Task instructions →
Go through the records below and report each line with "around" in it.

Data supplied →
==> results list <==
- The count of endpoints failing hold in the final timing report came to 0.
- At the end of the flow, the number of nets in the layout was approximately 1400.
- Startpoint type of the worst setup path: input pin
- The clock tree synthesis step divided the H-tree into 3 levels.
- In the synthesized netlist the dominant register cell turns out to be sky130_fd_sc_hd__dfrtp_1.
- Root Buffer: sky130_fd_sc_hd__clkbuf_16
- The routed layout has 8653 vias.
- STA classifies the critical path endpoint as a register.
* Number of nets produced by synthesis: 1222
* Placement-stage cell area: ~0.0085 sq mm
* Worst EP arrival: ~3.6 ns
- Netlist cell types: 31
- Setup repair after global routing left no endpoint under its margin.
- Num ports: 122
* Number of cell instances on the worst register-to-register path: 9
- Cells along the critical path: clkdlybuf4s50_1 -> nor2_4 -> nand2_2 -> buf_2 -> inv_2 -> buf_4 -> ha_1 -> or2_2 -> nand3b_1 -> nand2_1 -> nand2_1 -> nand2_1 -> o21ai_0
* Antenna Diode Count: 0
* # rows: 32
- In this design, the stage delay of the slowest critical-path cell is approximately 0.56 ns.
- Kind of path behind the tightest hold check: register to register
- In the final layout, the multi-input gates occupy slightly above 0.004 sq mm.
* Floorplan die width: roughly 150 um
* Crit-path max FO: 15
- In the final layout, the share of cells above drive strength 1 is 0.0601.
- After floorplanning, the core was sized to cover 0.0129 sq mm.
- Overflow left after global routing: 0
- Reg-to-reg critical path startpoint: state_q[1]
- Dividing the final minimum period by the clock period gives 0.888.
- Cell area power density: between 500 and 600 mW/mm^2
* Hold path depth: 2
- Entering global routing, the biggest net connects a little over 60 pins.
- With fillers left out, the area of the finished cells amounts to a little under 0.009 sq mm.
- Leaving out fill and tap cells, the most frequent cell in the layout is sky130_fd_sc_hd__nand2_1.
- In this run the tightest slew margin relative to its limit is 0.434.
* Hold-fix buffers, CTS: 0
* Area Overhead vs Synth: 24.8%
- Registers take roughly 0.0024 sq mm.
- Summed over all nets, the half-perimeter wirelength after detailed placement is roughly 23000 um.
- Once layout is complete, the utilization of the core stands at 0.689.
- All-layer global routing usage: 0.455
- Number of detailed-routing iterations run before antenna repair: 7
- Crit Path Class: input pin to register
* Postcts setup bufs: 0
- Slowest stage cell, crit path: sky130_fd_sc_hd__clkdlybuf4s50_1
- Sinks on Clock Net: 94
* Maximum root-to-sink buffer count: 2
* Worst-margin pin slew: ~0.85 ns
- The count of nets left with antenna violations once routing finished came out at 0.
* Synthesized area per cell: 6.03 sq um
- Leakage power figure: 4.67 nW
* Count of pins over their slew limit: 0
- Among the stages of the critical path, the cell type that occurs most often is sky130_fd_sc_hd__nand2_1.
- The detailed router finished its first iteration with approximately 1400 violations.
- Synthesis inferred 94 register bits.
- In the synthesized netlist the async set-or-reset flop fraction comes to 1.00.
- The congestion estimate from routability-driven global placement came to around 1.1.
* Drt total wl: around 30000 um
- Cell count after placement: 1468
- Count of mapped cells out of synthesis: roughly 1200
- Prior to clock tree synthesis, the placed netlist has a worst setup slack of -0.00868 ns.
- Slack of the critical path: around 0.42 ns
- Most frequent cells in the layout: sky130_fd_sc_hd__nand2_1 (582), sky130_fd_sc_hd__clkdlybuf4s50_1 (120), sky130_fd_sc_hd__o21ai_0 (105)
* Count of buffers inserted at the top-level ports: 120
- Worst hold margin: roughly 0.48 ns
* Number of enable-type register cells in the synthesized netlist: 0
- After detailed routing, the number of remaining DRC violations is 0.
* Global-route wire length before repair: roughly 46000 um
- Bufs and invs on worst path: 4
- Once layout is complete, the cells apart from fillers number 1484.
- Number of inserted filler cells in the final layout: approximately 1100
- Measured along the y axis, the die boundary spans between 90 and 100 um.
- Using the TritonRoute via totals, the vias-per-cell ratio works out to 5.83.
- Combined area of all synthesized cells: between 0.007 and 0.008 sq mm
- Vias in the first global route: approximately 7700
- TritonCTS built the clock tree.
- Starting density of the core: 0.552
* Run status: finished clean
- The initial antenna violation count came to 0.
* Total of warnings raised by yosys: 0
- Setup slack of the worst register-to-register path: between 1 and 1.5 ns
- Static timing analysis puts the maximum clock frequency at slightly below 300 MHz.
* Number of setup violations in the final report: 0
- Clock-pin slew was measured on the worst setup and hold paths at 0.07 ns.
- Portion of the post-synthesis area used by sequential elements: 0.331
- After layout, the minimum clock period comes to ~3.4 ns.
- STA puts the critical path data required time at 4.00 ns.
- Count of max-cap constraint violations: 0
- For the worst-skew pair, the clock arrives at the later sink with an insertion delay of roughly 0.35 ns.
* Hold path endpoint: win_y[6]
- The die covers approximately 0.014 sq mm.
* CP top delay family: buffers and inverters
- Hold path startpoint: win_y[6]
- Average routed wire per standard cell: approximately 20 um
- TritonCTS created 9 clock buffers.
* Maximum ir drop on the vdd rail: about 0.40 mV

Your response →
- The congestion estimate from routability-driven global placement came to around 1.1.
* Drt total wl: around 30000 um
- Slack of the critical path: around 0.42 ns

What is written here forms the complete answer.